* Given data *
■ ■ ■ ■ ■

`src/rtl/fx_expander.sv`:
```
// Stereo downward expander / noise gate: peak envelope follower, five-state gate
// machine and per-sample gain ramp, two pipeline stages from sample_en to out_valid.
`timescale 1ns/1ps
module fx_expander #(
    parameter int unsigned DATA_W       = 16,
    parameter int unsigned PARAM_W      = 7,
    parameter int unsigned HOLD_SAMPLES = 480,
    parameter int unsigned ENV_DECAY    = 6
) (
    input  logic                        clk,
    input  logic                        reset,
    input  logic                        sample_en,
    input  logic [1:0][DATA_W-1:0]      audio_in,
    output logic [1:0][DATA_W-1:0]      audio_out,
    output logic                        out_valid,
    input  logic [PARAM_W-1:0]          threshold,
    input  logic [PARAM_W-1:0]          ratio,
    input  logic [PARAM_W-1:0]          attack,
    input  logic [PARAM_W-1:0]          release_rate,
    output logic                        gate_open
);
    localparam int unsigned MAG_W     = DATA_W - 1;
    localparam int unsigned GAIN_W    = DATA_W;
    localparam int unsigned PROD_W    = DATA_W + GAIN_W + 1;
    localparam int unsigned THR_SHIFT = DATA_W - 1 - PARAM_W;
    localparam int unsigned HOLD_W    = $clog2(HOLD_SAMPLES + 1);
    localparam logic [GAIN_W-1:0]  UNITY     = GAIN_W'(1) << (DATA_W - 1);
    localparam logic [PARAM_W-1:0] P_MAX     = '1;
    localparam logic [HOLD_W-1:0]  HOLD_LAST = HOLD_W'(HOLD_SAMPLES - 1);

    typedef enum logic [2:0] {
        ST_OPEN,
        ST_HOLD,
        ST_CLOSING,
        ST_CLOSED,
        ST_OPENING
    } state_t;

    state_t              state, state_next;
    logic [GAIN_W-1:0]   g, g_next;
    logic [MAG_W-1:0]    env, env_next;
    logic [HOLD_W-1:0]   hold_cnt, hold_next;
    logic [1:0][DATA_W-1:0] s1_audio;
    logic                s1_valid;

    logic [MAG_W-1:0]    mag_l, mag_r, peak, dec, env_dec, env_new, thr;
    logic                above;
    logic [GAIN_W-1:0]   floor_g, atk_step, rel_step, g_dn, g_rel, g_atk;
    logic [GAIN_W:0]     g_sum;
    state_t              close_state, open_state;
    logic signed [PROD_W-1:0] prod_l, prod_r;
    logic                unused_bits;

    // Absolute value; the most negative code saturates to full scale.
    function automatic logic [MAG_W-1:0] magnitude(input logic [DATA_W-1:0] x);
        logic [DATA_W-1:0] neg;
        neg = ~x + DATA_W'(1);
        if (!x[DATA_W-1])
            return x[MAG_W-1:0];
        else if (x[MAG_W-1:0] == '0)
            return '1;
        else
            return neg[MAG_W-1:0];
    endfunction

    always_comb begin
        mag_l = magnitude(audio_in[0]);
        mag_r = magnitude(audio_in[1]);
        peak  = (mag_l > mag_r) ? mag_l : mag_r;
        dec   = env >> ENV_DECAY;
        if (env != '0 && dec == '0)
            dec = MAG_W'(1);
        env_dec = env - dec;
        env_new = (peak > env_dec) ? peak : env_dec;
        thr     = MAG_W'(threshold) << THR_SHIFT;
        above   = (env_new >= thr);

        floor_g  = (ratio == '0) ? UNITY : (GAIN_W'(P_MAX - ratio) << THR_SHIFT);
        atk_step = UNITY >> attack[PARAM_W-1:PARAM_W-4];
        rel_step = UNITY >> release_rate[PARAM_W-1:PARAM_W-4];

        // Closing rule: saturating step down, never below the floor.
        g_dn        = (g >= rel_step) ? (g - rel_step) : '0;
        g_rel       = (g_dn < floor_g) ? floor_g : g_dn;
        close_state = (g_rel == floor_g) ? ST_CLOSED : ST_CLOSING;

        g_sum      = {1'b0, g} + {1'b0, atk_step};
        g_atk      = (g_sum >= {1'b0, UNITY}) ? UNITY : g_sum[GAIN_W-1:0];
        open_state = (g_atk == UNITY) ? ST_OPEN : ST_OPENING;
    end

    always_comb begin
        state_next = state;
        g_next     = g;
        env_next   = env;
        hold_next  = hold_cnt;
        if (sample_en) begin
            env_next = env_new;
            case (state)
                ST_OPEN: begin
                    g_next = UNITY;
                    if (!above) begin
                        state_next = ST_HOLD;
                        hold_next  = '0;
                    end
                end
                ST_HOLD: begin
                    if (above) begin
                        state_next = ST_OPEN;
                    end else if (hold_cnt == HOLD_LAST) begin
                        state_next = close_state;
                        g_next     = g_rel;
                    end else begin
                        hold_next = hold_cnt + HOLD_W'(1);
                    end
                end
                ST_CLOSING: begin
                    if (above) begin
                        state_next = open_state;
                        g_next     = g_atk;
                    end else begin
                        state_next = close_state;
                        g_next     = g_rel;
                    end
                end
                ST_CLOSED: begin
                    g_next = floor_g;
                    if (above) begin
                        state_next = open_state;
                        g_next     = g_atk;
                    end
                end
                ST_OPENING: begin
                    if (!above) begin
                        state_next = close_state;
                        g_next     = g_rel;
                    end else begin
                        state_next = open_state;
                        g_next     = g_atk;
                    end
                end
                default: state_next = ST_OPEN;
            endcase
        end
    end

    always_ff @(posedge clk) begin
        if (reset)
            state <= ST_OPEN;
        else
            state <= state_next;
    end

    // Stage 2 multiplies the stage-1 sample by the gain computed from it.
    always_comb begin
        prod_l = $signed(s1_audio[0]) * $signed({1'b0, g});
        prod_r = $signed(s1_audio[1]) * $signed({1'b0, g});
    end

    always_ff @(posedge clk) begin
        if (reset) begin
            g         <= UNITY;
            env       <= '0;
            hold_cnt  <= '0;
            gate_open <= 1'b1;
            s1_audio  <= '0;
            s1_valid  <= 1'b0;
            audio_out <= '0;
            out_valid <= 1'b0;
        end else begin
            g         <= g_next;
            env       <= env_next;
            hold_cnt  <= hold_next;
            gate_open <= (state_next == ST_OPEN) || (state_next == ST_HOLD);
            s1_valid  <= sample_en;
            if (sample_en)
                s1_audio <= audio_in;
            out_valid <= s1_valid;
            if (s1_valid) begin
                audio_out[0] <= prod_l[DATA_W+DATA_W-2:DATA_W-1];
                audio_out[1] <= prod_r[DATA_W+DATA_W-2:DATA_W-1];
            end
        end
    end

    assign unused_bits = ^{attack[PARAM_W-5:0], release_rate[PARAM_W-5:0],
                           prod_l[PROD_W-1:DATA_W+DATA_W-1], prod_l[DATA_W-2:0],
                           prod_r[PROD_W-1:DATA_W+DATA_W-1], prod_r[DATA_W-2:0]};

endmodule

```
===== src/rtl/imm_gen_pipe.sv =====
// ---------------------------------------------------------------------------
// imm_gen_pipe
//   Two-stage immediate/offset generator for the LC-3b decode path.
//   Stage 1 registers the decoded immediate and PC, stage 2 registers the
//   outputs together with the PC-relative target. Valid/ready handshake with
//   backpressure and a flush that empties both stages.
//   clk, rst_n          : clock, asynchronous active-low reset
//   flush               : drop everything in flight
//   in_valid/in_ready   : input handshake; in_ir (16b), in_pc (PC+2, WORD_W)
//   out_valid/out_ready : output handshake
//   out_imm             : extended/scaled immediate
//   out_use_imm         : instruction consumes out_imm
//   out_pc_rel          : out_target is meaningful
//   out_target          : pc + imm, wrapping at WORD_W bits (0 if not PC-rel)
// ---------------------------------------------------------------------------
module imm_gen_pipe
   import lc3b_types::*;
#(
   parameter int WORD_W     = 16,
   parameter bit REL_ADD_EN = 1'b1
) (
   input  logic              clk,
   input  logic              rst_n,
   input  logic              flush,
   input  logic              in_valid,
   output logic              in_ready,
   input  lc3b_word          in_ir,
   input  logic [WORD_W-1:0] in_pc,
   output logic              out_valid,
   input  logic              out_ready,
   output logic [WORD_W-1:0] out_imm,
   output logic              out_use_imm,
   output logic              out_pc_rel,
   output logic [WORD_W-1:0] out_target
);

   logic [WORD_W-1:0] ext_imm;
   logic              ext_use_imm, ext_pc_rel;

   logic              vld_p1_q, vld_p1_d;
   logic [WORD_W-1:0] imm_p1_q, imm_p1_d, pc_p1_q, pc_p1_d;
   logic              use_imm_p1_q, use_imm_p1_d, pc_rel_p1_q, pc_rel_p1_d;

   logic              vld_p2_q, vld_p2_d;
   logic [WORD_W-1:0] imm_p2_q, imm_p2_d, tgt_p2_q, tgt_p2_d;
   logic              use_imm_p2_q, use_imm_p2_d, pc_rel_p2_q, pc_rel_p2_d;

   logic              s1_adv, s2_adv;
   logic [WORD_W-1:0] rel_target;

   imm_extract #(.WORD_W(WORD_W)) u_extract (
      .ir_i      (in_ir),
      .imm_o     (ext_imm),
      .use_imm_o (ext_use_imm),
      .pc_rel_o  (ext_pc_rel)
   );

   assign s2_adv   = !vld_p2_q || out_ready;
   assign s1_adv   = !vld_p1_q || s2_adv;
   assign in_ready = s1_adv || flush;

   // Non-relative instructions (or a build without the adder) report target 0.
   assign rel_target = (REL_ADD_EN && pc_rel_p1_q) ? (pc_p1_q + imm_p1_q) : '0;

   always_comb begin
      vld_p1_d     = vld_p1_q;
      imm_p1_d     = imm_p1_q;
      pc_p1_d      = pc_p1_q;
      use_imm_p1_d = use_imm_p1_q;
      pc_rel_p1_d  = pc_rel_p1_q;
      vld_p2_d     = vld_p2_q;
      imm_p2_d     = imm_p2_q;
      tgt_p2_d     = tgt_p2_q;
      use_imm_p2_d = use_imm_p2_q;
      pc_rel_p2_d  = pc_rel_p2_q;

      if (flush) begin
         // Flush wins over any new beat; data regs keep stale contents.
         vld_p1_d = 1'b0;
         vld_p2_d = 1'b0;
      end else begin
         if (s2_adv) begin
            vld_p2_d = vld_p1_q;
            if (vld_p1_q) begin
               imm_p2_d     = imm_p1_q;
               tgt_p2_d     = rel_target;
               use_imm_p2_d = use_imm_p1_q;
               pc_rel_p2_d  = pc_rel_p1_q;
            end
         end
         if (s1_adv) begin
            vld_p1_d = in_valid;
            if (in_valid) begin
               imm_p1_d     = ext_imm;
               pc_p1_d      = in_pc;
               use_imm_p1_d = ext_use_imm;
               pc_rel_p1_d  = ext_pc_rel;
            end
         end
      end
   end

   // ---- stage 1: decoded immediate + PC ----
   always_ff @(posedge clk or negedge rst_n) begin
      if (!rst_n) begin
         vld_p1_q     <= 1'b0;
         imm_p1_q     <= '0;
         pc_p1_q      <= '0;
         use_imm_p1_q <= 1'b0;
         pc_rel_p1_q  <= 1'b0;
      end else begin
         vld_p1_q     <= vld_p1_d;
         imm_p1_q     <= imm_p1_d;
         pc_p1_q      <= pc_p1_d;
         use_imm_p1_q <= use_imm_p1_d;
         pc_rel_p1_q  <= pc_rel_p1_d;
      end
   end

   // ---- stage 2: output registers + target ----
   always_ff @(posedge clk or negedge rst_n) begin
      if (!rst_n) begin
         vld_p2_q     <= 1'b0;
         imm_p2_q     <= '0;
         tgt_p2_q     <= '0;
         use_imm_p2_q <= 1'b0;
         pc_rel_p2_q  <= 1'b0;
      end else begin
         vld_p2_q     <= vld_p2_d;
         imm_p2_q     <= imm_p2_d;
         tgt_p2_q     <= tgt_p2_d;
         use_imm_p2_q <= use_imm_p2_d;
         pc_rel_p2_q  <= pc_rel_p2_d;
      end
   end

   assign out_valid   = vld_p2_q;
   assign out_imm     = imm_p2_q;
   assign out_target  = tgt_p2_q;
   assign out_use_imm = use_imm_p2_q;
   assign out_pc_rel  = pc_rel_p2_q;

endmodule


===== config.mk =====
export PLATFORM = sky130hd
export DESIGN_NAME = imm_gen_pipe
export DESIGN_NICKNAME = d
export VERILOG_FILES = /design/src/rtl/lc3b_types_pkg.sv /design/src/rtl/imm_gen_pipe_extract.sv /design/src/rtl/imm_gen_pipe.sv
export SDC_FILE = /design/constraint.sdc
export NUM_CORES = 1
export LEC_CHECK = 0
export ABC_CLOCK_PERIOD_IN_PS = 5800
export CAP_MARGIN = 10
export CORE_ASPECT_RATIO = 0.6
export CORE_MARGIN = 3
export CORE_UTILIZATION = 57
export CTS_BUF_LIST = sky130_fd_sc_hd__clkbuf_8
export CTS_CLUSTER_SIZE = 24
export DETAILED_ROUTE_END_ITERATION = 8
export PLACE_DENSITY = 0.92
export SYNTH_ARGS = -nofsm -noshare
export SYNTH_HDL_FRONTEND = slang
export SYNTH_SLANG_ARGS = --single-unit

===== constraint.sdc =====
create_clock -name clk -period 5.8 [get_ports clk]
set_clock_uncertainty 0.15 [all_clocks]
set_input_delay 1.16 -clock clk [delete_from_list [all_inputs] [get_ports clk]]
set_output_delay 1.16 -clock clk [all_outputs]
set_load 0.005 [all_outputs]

■ ■ ■ ■ ■

Every line with "stages" in it should be copied from the entries above.

* Solution below *
// machine and per-sample gain ramp, two pipeline stages from sample_en to out_valid.
//   backpressure and a flush that empties both stages.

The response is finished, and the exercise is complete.